**Given records:**
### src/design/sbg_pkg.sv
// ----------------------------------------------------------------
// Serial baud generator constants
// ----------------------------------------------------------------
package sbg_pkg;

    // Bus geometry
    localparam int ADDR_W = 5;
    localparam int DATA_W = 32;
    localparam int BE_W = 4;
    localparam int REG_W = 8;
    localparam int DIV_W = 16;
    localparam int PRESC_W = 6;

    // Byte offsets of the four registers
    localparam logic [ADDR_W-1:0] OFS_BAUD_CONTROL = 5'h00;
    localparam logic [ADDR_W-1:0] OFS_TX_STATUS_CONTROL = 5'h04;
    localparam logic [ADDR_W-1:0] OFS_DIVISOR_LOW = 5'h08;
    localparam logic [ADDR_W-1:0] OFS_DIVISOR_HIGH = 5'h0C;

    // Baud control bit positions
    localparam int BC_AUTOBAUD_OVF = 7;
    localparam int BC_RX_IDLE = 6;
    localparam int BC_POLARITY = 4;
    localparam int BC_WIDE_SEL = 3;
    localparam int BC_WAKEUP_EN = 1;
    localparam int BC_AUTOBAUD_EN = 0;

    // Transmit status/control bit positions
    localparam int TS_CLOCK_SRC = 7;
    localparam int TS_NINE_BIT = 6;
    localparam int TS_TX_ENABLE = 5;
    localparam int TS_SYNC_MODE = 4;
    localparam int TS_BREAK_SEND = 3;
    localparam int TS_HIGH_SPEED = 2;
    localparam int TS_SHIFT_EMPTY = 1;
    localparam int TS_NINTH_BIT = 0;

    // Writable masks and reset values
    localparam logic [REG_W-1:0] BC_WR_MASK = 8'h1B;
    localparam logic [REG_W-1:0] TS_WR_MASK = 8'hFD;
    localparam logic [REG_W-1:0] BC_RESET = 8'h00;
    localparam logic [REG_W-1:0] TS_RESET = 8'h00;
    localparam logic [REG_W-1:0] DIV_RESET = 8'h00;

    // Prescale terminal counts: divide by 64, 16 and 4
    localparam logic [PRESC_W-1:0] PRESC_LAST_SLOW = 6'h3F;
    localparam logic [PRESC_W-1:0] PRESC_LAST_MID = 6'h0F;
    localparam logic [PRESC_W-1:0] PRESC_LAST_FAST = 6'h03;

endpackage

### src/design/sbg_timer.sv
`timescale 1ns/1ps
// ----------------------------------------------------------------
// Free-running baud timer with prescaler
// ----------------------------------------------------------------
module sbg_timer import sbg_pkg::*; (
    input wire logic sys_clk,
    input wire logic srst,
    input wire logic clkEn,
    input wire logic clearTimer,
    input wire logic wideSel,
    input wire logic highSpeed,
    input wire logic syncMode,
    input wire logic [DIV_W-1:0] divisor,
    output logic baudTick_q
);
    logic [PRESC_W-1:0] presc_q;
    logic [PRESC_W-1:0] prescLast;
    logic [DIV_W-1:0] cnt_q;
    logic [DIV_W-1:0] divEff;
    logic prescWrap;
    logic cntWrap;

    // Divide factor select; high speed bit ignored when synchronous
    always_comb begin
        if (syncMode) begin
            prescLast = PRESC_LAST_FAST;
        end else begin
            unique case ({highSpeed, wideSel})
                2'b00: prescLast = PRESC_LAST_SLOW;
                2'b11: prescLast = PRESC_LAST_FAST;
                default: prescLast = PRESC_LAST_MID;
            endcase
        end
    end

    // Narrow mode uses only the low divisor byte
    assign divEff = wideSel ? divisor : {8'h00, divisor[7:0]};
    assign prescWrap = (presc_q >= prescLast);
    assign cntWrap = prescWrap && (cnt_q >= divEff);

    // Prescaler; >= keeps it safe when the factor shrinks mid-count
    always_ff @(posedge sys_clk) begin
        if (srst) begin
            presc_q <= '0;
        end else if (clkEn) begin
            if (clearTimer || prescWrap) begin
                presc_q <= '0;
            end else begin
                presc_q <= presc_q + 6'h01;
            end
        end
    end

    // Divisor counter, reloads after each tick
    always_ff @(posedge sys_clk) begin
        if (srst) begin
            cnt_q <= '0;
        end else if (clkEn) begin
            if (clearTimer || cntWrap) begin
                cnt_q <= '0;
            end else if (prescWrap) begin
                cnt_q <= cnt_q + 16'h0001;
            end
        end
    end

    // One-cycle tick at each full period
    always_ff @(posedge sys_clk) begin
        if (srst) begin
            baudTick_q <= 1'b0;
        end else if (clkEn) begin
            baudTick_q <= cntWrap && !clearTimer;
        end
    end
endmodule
* * *
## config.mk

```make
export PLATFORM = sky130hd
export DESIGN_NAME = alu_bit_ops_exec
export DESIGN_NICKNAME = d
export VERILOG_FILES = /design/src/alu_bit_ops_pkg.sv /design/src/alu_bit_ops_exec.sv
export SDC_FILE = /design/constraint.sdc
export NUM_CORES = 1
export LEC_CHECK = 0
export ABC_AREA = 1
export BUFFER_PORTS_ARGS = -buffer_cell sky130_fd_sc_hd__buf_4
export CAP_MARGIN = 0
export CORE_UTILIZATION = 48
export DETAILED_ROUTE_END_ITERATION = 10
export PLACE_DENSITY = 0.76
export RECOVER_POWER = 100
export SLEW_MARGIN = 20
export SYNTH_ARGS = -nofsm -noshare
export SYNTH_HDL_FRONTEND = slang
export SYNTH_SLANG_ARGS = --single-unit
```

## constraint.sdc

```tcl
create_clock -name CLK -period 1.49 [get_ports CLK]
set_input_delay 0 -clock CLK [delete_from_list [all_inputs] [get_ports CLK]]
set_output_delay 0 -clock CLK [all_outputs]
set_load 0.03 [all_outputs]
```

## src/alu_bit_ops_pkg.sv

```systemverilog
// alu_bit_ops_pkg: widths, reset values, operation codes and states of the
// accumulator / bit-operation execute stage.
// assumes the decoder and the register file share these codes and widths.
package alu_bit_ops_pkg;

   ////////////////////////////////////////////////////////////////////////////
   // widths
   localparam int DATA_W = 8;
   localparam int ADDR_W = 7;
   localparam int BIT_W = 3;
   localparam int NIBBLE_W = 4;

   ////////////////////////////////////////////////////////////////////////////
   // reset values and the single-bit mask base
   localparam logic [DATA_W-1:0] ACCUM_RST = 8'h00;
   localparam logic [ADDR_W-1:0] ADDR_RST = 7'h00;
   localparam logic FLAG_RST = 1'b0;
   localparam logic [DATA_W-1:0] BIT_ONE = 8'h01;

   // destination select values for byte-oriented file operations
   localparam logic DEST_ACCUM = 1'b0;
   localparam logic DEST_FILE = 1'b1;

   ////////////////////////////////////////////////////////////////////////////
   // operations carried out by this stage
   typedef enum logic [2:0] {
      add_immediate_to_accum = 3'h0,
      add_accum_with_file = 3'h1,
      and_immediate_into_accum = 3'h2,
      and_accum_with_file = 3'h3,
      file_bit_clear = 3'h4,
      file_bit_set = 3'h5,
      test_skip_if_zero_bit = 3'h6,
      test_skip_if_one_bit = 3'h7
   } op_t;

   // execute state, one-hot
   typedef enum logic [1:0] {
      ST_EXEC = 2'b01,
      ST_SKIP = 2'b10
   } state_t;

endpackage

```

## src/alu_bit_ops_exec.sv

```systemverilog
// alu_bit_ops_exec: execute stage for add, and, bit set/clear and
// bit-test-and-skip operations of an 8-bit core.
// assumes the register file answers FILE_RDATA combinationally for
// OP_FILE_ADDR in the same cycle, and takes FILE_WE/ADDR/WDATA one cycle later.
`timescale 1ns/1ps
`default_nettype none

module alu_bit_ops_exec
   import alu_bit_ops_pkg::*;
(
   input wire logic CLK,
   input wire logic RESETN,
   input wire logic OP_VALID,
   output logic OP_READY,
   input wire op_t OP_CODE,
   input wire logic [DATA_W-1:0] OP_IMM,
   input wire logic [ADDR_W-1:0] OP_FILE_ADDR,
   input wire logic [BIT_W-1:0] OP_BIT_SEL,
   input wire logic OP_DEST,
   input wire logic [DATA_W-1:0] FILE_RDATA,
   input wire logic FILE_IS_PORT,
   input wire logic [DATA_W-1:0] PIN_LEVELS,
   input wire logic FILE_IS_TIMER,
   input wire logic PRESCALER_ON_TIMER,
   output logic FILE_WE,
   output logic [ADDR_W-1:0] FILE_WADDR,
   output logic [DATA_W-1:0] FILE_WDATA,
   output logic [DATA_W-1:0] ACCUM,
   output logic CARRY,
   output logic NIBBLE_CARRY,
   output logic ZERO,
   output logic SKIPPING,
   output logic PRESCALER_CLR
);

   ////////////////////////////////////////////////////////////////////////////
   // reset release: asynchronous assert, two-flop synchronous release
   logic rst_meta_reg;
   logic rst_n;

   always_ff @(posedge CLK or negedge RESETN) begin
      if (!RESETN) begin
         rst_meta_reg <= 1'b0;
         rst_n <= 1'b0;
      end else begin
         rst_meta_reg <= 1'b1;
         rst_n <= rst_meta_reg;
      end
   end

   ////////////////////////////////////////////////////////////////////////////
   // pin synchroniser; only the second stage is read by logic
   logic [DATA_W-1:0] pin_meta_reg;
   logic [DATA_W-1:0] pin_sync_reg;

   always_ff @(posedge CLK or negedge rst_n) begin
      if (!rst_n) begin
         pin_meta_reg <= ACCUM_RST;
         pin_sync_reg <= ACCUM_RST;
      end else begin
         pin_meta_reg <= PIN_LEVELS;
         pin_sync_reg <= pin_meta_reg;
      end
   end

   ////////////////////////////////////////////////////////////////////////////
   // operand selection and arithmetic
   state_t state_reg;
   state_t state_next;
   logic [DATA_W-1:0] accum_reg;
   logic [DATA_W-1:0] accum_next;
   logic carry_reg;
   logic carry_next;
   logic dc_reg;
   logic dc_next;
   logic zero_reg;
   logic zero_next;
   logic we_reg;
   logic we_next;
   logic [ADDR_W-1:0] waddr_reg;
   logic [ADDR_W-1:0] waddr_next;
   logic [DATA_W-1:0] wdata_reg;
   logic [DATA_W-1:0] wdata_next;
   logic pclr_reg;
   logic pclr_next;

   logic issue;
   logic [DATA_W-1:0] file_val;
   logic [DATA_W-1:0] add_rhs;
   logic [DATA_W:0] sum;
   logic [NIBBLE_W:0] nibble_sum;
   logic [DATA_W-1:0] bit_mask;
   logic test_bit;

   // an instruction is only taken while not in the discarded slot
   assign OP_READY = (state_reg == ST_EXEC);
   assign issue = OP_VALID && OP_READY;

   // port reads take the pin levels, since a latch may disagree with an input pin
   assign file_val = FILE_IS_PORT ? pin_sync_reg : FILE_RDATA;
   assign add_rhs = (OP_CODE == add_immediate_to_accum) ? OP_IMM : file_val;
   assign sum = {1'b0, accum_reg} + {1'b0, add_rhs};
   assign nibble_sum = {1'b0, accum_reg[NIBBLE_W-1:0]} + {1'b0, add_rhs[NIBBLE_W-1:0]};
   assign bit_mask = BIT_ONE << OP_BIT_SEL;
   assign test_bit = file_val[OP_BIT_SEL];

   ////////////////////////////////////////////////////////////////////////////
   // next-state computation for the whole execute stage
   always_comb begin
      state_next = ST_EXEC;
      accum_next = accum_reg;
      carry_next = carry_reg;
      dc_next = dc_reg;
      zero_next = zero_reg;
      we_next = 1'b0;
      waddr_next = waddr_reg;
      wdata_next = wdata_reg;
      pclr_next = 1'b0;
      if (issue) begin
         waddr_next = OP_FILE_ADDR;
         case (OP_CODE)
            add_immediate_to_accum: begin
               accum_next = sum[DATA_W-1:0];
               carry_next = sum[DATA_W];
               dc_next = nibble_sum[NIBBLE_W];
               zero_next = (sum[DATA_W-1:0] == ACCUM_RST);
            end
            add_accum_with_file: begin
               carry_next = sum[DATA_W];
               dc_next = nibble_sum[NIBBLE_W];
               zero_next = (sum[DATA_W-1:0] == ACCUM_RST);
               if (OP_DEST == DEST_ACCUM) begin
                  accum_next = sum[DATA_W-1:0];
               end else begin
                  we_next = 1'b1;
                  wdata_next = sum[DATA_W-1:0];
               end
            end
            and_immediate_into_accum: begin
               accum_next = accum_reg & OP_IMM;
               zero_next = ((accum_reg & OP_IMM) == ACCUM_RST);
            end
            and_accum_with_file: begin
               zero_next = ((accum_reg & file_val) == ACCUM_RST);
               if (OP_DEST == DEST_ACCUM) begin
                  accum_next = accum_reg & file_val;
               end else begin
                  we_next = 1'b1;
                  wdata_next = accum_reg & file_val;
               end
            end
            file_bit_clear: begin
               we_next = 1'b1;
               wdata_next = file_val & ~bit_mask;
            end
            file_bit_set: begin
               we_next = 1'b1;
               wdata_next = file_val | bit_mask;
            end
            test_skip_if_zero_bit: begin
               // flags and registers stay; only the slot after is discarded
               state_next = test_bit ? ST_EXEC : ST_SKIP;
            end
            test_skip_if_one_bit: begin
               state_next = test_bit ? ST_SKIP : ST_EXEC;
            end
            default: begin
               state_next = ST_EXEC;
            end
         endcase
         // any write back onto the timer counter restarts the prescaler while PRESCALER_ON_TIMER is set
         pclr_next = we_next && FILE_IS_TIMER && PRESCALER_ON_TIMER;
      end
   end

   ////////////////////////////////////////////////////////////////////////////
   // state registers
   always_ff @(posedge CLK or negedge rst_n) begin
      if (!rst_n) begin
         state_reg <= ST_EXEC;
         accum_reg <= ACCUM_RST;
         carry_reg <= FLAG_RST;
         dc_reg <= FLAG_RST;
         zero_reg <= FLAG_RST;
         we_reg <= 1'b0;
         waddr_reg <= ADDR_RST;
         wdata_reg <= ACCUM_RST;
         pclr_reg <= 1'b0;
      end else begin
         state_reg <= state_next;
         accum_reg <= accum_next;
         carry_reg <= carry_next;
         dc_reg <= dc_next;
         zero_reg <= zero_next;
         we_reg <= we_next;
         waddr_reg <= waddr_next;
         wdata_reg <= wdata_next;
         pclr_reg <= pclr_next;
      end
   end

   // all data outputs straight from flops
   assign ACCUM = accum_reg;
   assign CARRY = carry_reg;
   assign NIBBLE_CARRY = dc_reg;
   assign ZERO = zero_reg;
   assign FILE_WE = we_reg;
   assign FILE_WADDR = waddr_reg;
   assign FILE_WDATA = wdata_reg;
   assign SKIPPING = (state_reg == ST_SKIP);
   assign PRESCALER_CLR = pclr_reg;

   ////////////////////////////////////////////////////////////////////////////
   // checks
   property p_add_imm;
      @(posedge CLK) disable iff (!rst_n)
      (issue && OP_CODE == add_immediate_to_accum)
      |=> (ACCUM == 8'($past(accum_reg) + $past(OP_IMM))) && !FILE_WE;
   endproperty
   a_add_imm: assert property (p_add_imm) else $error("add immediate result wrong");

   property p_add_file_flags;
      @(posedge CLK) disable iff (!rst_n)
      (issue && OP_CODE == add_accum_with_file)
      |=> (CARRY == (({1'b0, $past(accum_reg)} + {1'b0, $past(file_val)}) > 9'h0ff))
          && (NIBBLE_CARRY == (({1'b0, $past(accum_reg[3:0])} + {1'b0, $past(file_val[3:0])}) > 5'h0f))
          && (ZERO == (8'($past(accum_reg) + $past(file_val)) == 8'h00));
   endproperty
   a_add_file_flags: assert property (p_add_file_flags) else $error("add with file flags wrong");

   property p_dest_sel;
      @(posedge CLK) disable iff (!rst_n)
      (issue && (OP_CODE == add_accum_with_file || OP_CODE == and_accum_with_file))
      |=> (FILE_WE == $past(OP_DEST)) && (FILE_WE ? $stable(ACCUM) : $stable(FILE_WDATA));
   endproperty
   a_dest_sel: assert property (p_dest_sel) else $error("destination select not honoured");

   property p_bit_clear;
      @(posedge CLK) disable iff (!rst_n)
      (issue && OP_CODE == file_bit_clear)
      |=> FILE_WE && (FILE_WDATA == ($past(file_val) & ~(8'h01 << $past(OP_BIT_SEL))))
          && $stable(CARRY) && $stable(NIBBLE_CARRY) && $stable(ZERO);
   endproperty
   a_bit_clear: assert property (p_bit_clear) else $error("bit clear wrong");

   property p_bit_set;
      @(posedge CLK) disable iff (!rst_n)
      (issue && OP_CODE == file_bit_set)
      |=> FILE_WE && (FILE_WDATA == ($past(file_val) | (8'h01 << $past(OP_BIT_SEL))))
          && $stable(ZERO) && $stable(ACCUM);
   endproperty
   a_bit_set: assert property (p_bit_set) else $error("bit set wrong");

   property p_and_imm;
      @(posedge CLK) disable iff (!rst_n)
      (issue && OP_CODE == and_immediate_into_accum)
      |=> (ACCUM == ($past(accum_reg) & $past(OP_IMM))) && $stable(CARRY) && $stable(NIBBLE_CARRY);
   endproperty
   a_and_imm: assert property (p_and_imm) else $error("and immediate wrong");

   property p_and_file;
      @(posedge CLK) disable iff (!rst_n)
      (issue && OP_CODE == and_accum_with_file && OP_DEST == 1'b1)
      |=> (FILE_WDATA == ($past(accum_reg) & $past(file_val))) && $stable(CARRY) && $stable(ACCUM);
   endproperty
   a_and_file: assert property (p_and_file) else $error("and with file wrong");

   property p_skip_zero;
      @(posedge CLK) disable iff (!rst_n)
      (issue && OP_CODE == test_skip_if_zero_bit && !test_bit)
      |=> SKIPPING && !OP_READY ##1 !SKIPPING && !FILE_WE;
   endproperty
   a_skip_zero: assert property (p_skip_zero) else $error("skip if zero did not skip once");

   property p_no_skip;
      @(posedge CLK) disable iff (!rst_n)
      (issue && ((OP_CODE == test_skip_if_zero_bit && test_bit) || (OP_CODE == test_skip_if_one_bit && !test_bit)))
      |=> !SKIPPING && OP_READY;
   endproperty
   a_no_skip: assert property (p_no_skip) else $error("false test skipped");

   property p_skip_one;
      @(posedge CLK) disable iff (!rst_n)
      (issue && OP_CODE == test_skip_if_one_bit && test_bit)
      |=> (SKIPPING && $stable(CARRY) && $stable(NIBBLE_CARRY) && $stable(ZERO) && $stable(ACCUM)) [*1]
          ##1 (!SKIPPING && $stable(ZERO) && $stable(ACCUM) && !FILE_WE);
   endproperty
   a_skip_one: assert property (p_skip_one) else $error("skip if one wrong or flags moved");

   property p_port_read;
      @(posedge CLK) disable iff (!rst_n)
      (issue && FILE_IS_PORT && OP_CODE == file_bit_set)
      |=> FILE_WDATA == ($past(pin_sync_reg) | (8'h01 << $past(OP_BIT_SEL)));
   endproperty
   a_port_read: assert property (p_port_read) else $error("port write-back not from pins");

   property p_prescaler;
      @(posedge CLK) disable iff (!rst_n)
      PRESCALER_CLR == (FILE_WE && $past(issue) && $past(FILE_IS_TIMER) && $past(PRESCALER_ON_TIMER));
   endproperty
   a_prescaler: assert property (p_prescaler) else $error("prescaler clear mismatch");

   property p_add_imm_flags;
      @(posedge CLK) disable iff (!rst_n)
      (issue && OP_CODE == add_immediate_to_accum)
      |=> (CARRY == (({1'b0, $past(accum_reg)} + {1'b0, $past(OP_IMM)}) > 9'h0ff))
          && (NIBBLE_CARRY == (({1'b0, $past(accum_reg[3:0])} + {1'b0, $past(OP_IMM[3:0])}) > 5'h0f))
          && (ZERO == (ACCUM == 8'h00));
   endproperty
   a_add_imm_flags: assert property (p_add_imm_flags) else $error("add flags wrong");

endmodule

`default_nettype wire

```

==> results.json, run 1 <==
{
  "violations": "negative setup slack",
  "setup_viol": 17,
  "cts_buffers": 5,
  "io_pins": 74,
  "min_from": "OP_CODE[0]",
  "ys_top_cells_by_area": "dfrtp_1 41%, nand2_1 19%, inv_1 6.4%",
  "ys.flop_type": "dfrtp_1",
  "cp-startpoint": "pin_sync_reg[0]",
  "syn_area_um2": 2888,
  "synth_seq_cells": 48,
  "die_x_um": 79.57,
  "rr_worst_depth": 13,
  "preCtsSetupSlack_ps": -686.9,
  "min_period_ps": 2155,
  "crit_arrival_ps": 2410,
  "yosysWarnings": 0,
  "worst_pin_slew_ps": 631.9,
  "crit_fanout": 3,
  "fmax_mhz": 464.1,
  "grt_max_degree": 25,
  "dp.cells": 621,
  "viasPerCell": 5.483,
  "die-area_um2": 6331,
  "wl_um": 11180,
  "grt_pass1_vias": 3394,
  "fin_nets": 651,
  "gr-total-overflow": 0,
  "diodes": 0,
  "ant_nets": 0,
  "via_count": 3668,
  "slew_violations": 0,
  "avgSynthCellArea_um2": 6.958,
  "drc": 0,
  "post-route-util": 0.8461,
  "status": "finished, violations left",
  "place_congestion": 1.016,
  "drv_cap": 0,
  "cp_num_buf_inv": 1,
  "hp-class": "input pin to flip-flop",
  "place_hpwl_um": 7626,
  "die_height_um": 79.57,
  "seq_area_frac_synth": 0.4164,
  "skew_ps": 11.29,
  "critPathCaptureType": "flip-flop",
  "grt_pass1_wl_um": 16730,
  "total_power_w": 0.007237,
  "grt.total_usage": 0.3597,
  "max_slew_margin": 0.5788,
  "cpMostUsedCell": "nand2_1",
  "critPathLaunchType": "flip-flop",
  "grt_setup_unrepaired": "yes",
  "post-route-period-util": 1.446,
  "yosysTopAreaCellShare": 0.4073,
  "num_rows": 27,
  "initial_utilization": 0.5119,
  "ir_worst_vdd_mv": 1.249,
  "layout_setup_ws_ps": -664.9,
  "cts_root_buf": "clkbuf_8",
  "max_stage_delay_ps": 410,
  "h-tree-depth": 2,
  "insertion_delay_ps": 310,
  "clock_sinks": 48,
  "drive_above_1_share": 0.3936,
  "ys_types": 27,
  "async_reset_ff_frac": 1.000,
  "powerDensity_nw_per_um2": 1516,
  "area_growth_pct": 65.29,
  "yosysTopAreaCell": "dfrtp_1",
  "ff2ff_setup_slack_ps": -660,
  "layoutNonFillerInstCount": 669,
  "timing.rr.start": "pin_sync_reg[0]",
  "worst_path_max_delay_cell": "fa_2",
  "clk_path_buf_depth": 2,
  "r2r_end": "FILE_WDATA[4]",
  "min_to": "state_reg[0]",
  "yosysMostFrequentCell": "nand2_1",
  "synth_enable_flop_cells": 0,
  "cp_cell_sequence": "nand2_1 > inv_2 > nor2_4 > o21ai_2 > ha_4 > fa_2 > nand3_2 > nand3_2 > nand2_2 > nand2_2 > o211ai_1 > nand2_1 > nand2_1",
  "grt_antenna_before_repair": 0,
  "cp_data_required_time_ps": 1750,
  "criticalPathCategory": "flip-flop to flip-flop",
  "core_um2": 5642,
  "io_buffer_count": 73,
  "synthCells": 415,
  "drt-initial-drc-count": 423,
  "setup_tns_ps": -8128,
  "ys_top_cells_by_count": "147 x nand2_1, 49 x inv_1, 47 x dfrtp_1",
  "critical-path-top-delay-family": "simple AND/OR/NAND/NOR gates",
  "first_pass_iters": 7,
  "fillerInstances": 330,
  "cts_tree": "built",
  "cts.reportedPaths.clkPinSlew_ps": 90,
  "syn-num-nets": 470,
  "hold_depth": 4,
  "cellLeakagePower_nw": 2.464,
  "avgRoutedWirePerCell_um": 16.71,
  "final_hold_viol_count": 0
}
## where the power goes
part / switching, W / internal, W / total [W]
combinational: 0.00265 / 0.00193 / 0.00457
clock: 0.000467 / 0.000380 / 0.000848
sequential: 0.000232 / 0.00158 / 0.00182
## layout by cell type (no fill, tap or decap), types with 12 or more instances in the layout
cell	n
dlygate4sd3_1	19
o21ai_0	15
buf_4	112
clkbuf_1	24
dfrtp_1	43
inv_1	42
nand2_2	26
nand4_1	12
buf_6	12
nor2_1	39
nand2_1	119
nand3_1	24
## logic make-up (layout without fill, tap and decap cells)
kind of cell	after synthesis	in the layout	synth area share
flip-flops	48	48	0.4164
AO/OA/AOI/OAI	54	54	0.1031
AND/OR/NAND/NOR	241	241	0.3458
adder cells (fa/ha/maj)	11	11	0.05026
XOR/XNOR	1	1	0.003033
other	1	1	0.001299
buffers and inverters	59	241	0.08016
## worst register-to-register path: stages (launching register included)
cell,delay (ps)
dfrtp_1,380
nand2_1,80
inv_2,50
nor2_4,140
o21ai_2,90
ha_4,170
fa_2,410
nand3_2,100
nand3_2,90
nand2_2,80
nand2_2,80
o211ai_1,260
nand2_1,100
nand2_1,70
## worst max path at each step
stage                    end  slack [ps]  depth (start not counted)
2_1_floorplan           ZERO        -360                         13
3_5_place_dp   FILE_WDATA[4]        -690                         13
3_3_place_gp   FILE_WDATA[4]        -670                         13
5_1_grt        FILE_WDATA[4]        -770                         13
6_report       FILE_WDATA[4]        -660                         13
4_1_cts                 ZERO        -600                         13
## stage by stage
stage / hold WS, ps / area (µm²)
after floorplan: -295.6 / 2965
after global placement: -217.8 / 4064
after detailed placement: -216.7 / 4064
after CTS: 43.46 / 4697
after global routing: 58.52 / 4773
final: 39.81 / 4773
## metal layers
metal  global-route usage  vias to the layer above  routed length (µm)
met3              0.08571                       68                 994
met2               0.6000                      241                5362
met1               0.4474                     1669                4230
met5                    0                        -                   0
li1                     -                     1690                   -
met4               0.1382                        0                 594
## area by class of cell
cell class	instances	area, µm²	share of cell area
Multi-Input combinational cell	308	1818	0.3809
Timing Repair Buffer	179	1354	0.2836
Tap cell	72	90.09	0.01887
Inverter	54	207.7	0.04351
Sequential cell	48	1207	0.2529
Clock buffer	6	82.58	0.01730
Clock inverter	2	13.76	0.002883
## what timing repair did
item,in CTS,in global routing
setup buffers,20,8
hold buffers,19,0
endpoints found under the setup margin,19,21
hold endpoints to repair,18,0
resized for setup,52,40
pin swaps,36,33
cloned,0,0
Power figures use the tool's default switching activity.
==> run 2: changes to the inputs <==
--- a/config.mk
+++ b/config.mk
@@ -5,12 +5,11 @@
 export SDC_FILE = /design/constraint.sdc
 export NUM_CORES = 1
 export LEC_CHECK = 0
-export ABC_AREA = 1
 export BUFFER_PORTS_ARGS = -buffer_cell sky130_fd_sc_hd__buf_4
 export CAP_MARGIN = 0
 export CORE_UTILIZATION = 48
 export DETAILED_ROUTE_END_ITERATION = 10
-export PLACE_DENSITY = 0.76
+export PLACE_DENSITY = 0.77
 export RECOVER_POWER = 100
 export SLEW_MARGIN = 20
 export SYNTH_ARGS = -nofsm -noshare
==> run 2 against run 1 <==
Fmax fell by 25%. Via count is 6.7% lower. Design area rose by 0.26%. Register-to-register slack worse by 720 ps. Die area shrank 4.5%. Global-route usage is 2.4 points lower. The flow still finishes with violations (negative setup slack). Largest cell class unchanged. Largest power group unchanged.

**Problem to solve:** Among the entries above, copy exactly only the lines starting with the one containing "localparam logic [ADDR_W-1:0] OFS_TX_STATUS_CONTROL" and going through the one containing "localparam logic [REG_W-1:0] BC_WR_MASK", both ends included.

**Result of the task:**
    localparam logic [ADDR_W-1:0] OFS_TX_STATUS_CONTROL = 5'h04;
    localparam logic [ADDR_W-1:0] OFS_DIVISOR_LOW = 5'h08;
    localparam logic [ADDR_W-1:0] OFS_DIVISOR_HIGH = 5'h0C;

    // Baud control bit positions
    localparam int BC_AUTOBAUD_OVF = 7;
    localparam int BC_RX_IDLE = 6;
    localparam int BC_POLARITY = 4;
    localparam int BC_WIDE_SEL = 3;
    localparam int BC_WAKEUP_EN = 1;
    localparam int BC_AUTOBAUD_EN = 0;

    // Transmit status/control bit positions
    localparam int TS_CLOCK_SRC = 7;
    localparam int TS_NINE_BIT = 6;
    localparam int TS_TX_ENABLE = 5;
    localparam int TS_SYNC_MODE = 4;
    localparam int TS_BREAK_SEND = 3;
    localparam int TS_HIGH_SPEED = 2;
    localparam int TS_SHIFT_EMPTY = 1;
    localparam int TS_NINTH_BIT = 0;

    // Writable masks and reset values
    localparam logic [REG_W-1:0] BC_WR_MASK = 8'h1B;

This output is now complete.